USENIX Security2025
Exploiting Task-Level Vulnerabilities: An Automatic Jailbreak Attack and Defense Benchmarking for LLMs
Lan Zhang, Xinben Gao, Liuyi Yao, Jinke Song, Yaliang Li
Abstract
Recent advancements in large language models (LLMs) have notably improved their proficiency in executing complex tasks. However, these advancements are accompanied by an increased risk of generating toxic content as well as leaking private information. "Jailbreak" is an emerging trend to amplify this vulnerability by carefully modifying prompts such as "DAN" to circumvent the LLMs' defense. Notwithstanding, existing jailbreaks typically focus on specific prompts or tokens, rendering them susceptible to countermeasures such as realignments.
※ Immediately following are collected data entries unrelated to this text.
### config.mk
export PLATFORM = sky130hd
export DESIGN_NAME = asu32_serial_flat
export DESIGN_NICKNAME = d
export VERILOG_FILES = /design/src/rtl/asu32_serial_if.sv /design/src/rtl/asu32_serial.sv /design/src/flat_wrapper.sv
export SDC_FILE = /design/constraint.sdc
export NUM_CORES = 1
export LEC_CHECK = 0
export BUFFER_PORTS_ARGS = -buffer_cell sky130_fd_sc_hd__buf_2
export CORE_MARGIN = 1
export CORE_UTILIZATION = 45
export DETAILED_ROUTE_END_ITERATION = 12
export PLACE_DENSITY = 0.7
export SYNTH_ARGS = -nofsm -noshare
export SYNTH_HDL_FRONTEND = slang
export SYNTH_SLANG_ARGS = --single-unit
### constraint.sdc
create_clock -name clk -period 7.1 [get_ports clk]
set_clock_uncertainty 0.2 [all_clocks]
set_input_delay 0.355 -clock clk [delete_from_list [all_inputs] [get_ports clk]]
set_output_delay 0.355 -clock clk [all_outputs]
set_load 0.05 [all_outputs]
### src/rtl/asu32_serial_if.sv
// asu32_serial_if: start/busy/done handshake and operand/result bus for asu32_serial (ovf present with ASU32_OVF_EN)
interface asu32_serial_if;
  logic        start;
  logic        op;
  logic [31:0] a;
  logic [31:0] b;
  logic        ci;
  logic [31:0] s;
  logic        co;
  logic        busy;
  logic        done;
`ifdef ASU32_OVF_EN
  logic        ovf;
`endif
  modport master (
    output start, op, a, b, ci,
    input  s, co, busy, done
`ifdef ASU32_OVF_EN
    , input ovf
`endif
  );
  modport slave (
    input  start, op, a, b, ci,
    output s, co, busy, done
`ifdef ASU32_OVF_EN
    , output ovf
`endif
  );
endinterface

### src/rtl/asu32_serial.sv
// asu32_serial: 32-bit add/subtract processed SLICE bits per clock through one slice adder (signed overflow with ASU32_OVF_EN)
module asu32_serial #(
  parameter int SLICE = 4
) (
  input logic clk,
  input logic reset,
  asu32_serial_if.slave bus
);
  localparam int N  = 32 / SLICE;
  localparam int KW = (N > 1) ? $clog2(N) : 1;
  typedef enum logic [1:0] {IDLE, RUN, DONE} state_t;
  state_t          r_state, w_next;
  logic [31:0]     r_opa, r_opb, r_res, w_res, r_s;
  logic            r_carry, r_co;
  logic [KW-1:0]   r_k;
  logic [SLICE:0]  w_sum;
  logic            w_last, w_accept;
`ifdef ASU32_OVF_EN
  logic            r_ovf, w_c31;
`endif
  // a request is taken whenever the unit is not mid-operation
  assign w_accept = bus.start && (r_state != RUN);
  assign w_last   = (r_k == KW'(N - 1));
  // slice adder: current slice of both operands plus the carry, merged into the running result
  always_comb begin
    w_sum = {1'b0, r_opa[r_k*SLICE +: SLICE]} + {1'b0, r_opb[r_k*SLICE +: SLICE]} + {{SLICE{1'b0}}, r_carry};
    w_res = r_res;
    w_res[r_k*SLICE +: SLICE] = w_sum[SLICE-1:0];
`ifdef ASU32_OVF_EN
    w_c31 = r_opa[31] ^ r_opb[31] ^ w_res[31];
`endif
  end
  // next state: RUN until the last slice, then one DONE cycle that may relaunch
  always_comb begin
    w_next = r_state;
    w_next = (r_state == RUN) ? (w_last ? DONE : RUN) : (bus.start ? RUN : IDLE);
  end
  // state register
  always_ff @(posedge clk or posedge reset) begin
    if (reset) r_state <= IDLE;
    else r_state <= w_next;
  end
  // operand capture, slice iteration and result publication on the last slice
  always_ff @(posedge clk or posedge reset) begin
    if (reset) begin
      r_opa   <= '0;
      r_opb   <= '0;
      r_res   <= '0;
      r_carry <= 1'b0;
      r_k     <= '0;
      r_s     <= '0;
      r_co    <= 1'b0;
`ifdef ASU32_OVF_EN
      r_ovf   <= 1'b0;
`endif
    end else if (w_accept) begin
      r_opa   <= bus.a;
      r_opb   <= bus.op ? ~bus.b : bus.b;
      r_carry <= bus.op ? ~bus.ci : bus.ci;
      r_k     <= '0;
    end else if (r_state == RUN) begin
      r_res   <= w_res;
      r_carry <= w_sum[SLICE];
      r_k     <= r_k + 1'b1;
      if (w_last) begin
        r_s   <= w_res;
        r_co  <= w_sum[SLICE];
`ifdef ASU32_OVF_EN
        r_ovf <= w_c31 ^ w_sum[SLICE];
`endif
      end
    end
  end
  assign bus.s    = r_s;
  assign bus.co   = r_co;
  assign bus.busy = (r_state == RUN);
  assign bus.done = (r_state == DONE);
`ifdef ASU32_OVF_EN
  assign bus.ovf  = r_ovf;
`endif
endmodule

### src/flat_wrapper.sv
// flat-port wrapper written by rule: the top's interface ports become plain ports
module asu32_serial_flat 
#(
  parameter int SLICE = 4
)
  (clk, reset, bus_start, bus_op, bus_a, bus_b, bus_ci, bus_s, bus_co, bus_busy, bus_done);
  asu32_serial_if bus_i ();
  input logic clk;
  input logic reset;
  input wire logic [$bits(bus_i.start)-1:0] bus_start;
  input wire logic [$bits(bus_i.op)-1:0] bus_op;
  input wire logic [$bits(bus_i.a)-1:0] bus_a;
  input wire logic [$bits(bus_i.b)-1:0] bus_b;
  input wire logic [$bits(bus_i.ci)-1:0] bus_ci;
  output wire logic [$bits(bus_i.s)-1:0] bus_s;
  output wire logic [$bits(bus_i.co)-1:0] bus_co;
  output wire logic [$bits(bus_i.busy)-1:0] bus_busy;
  output wire logic [$bits(bus_i.done)-1:0] bus_done;
  assign bus_i.start = bus_start;
  assign bus_i.op = bus_op;
  assign bus_i.a = bus_a;
  assign bus_i.b = bus_b;
  assign bus_i.ci = bus_ci;
  assign bus_s = bus_i.s;
  assign bus_co = bus_i.co;
  assign bus_busy = bus_i.busy;
  assign bus_done = bus_i.done;
  asu32_serial #(.SLICE(SLICE)) u_core (.clk(clk), .reset(reset), .bus(bus_i));
endmodule
==> results.md <==
- Status: completed
- Final ANT Viol Nets: 0
- Final setup violation count: 0
- Finished Cell Area: 0.00800 mm²
- Setup TNS: 0 ns
- Worst Reg-to-Reg Cells: 8
- Ys flop type: dfrtp_1
- Placed inst area: 0.00712 mm²
- H-tree Lvls: 4
- Rel. slew slack: a little over an eighth
- Cts hold-fix bufs: 33
- RSZ-0062 raised after global routing: no
- Async SR Flop Fraction: 100%
- Buf/Inv on CP: 0
- Synth warn: 0
- Layout cells sized above 1: a little under a third
- Clk slew on worst S/H paths: 0.05 ns
- Post-cts gate resize count: 0
- Post-CTS setup buffer count: 0
- Slew @ Worst Pin: 1.28 ns
- CP Launch Type: register
- Drt first pass iters: 4
- Power Dens Cells: 541 mW/mm²
- Most common cell in the netlist: dfrtp_1
- Num rows: 43
- Min Clock Period, post-route: 4.16 ns
- Register-to-Register Setup Slack: 2.94 ns
- Skew-Pair Late Insertion Delay: approximately 0.42 ns
- Die width: 123 µm
- Total Wirelength: 14.0 mm
- # DRC: 0
- First-pass GRT wire length: 23.3 mm
- Gr usage total: approximately 21%
- Io pins: 104
- F_max: 240 MHz
- # diodes: 0
- Synth cell types: 50
- P&R area growth vs syn: 22.0%
- Max cap viols: 0
- HPWL Detailed: 9.37 mm
- Initial antenna violation count: 1
- Syn Inst Count: around 560
- Initial core utilization: about 47%
- Clock Sink Count: 135
- Dominant cell type by area after synthesis: dfrtp_1
- Die Y: 123 µm
- Final hold vios: 0
- WL/cell: 16.0 µm
- CTS max path bufs: 2
- Iter 0 DRT Violations: 256
- Worst setup EP type: register
- #FFs+latches synth: around 140
- Critical path cell sequence: mux4_2 -> nand2_1 -> nand2_1 -> fa_1 -> fa_1 -> xnor2_1 -> nor3_1 -> mux2_1
- Synth area leaders: dfrtp_1 52%, mux2_2 8.2%, nand2_1 5.9%, mux4_2 5.5%, xnor2_1 4.5%
- Hold WC Path Type: input port to register
- Slew Limit Fails: 0
- Via density: 5.21
- PortBufs: 103
- Clock root cell: clkbuf_16
- Largest net degree at the start of global routing: 97
- Layout Nets: 762
- Die footprint: approximately 0.015 mm²
- Crit path capture: u_core.r_res[26]
- Worst path required time: 7.20 ns
- Crit path depth: 8
- Core area: 0.0140 mm²
- Share of the synthesized area in the top cell type: 51.6%
- Worst Setup Path Type: register to register
- Leakage: 0.00377 µW
- CP Launch Point: u_core.r_k[0]
- Post-synth EDFFs: 0
- Worst flop-to-flop path endpoint: u_core.r_res[26]
- Delay-heaviest family, CP: flip-flops
- Fin crit share: 58.6%
- Crit-path slowest cell: dfrtp_2
- RR Startpoint: u_core.r_k[0]
- Maximum vdd drop: ~0.33 mV
- Mapped Area: 0.00655 mm²
- Net count after synthesis: 640
- List of most frequent post-synthesis cells: 135 x dfrtp_1, 103 x nand2_1, 55 x o21ai_0
- Vias in the first global route: roughly 4700
- CTS Buf Count: 17
- CP Max Fanout: 33
- Critical path arrival: 4.26 ns
- DR vias: 4555
- Fraction of the yosys area taken by sequential cells: 51.6%
- Placer Congestion: 0.800
- CTS tree: built
- Total grt overflow: 0
- Slowest Stage Delay on Critical Path: 0.96 ns
- Mapped Avg Cell Area: between 10 and 15 µm²
## final cells by class
| cell class | count | area (µm²) |
|---|---|---|
| Inverter | 7 | 28.8 |
| Fill cell | 1174 | 6050 |
| Multi-Input combinational cell | 384 | 2950 |
| Timing Repair Buffer | 139 | 868 |
| Clock inverter | 3 | 15.0 |
| Sequential cell | 135 | 3380 |
| Tap cell | 180 | 225 |
| Clock buffer | 26 | 529 |
## per-layer routing
metal | part of all wire [%] | up-vias | GRT usage (%)
met4 | 1.2 | 2 | 7.16
met5 | 0.071 | - | 0
met3 | 4.9 | 18 | 5.86
met2 | 49 | 121 | 32.9
met1 | 45 | 2226 | 26.7
li1 | - | 2188 | -
## cell families (layout without fill, tap and decap cells)
logic type / count (synthesis) / count (layout) / share of synthesized area (%)
AND/OR/NAND/NOR: 153 / 153 / 12.2
XOR/XNOR: 35 / 35 / 4.68
multiplexers: 94 / 94 / 18.5
flip-flops: 135 / 135 / 51.6
buffers and inverters: 43 / 175 / 3.48
AO/OA/AOI/OAI: 93 / 93 / 7.66
adder cells (fa/ha/maj): 9 / 9 / 1.95
## worst reg2reg max path, cell delays in order (launching register included)
cell and delay, ns:
dfrtp_2 0.96, mux4_2 0.60, nand2_1 0.08, nand2_1 0.08
fa_1 0.44, fa_1 0.45, xnor2_1 0.70, nor3_1 0.20
mux2_1 0.34
## state kept, by name (all words and copies together) (netlist names)
signal,flops
u_core.bus.co,1
u_core.bus.s,32
u_core.r_carry,1
u_core.r_k,3
u_core.r_opa,32
u_core.r_opb,32
u_core.r_res,32
u_core.r_state,2
## power breakdown
group          switching [µW]  internal, µW  total, µW
Clock                     300           503        804
Sequential                248          1110       1360
Combinational            1310           844       2160
## worst min-delay path by stage
stage,startpoint,to,slack [ns],cells after the start
6_report,bus_start,u_core.r_k[2],0.02,2
4_1_cts,bus_start,u_core.r_k[2],0.004,2
3_5_place_dp,u_core.r_opb[25],u_core.r_opb[25],0.27,2
3_3_place_gp,u_core.r_opb[21],u_core.r_opb[21],0.26,2
5_1_grt,bus_b[25],u_core.r_opb[25],0.01,3
2_1_floorplan,u_core.r_opb[10],u_core.r_opb[10],0.24,2
## cell usage in the layout, fill, tap and decap left out, types with 5 or more instances in the layout
cell | netlist | layout
a21oi_1 | 6 | 6
buf_2 | 16 | 103
clkbuf_16 | 0 | 17
clkbuf_8 | 0 | 7
dfrtp_1 | 135 | 134
dlygate4sd3_1 | 0 | 33
ha_1 | 7 | 7
mux2_1 | 7 | 7
mux2_2 | 48 | 48
mux2i_1 | 23 | 23
mux4_2 | 16 | 16
nand2_1 | 103 | 102
nor2_1 | 10 | 10
o21ai_0 | 55 | 55
o21ai_1 | 16 | 16
o31ai_1 | 5 | 5
xnor2_1 | 34 | 34
## metrics by stage
stage	util, %	hold WS, ns	power (µW)	setup slack (ns)	cells
2_1_floorplan	-	0.245	3030	2.93	562
5_1_grt	56.9	0.0148	4640	2.58	874
3_3_place_gp	50.7	0.258	3440	2.94	812
4_1_cts	56.9	0.00388	4350	2.90	874
3_5_place_dp	50.7	0.268	3520	2.91	812
6_report	56.9	0.0207	4320	2.94	874
No activity file was read; power rests on OpenSTA's default activity.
In contrast to these prompt-level or tokenlevel jailbreaks, we present a novel task-level jailbreak based on "knowledge decomposition" , which does not rely on any specific prompts or tokens. Our attack demonstrates significantly enhanced resistance against realignments compared to previous jailbreak techniques. Furthermore, our attack not only achieves about 10% higher success rates than SOTA attacks but also generates responses that are richer in detail and information. This is attributed to aggregation of responses from multiple well-designed queries rather than relying on only a singular query as in previous attacks, thus signifying an elevated risk of threat. On the other hand, "knowledge decomposition" provide us a method to generate plenty tasks with varying risk levels, thereby establishing a novel benchmark to assess the defensive effectiveness of LLMs. Warning: this paper contains content that can be offensive in nature.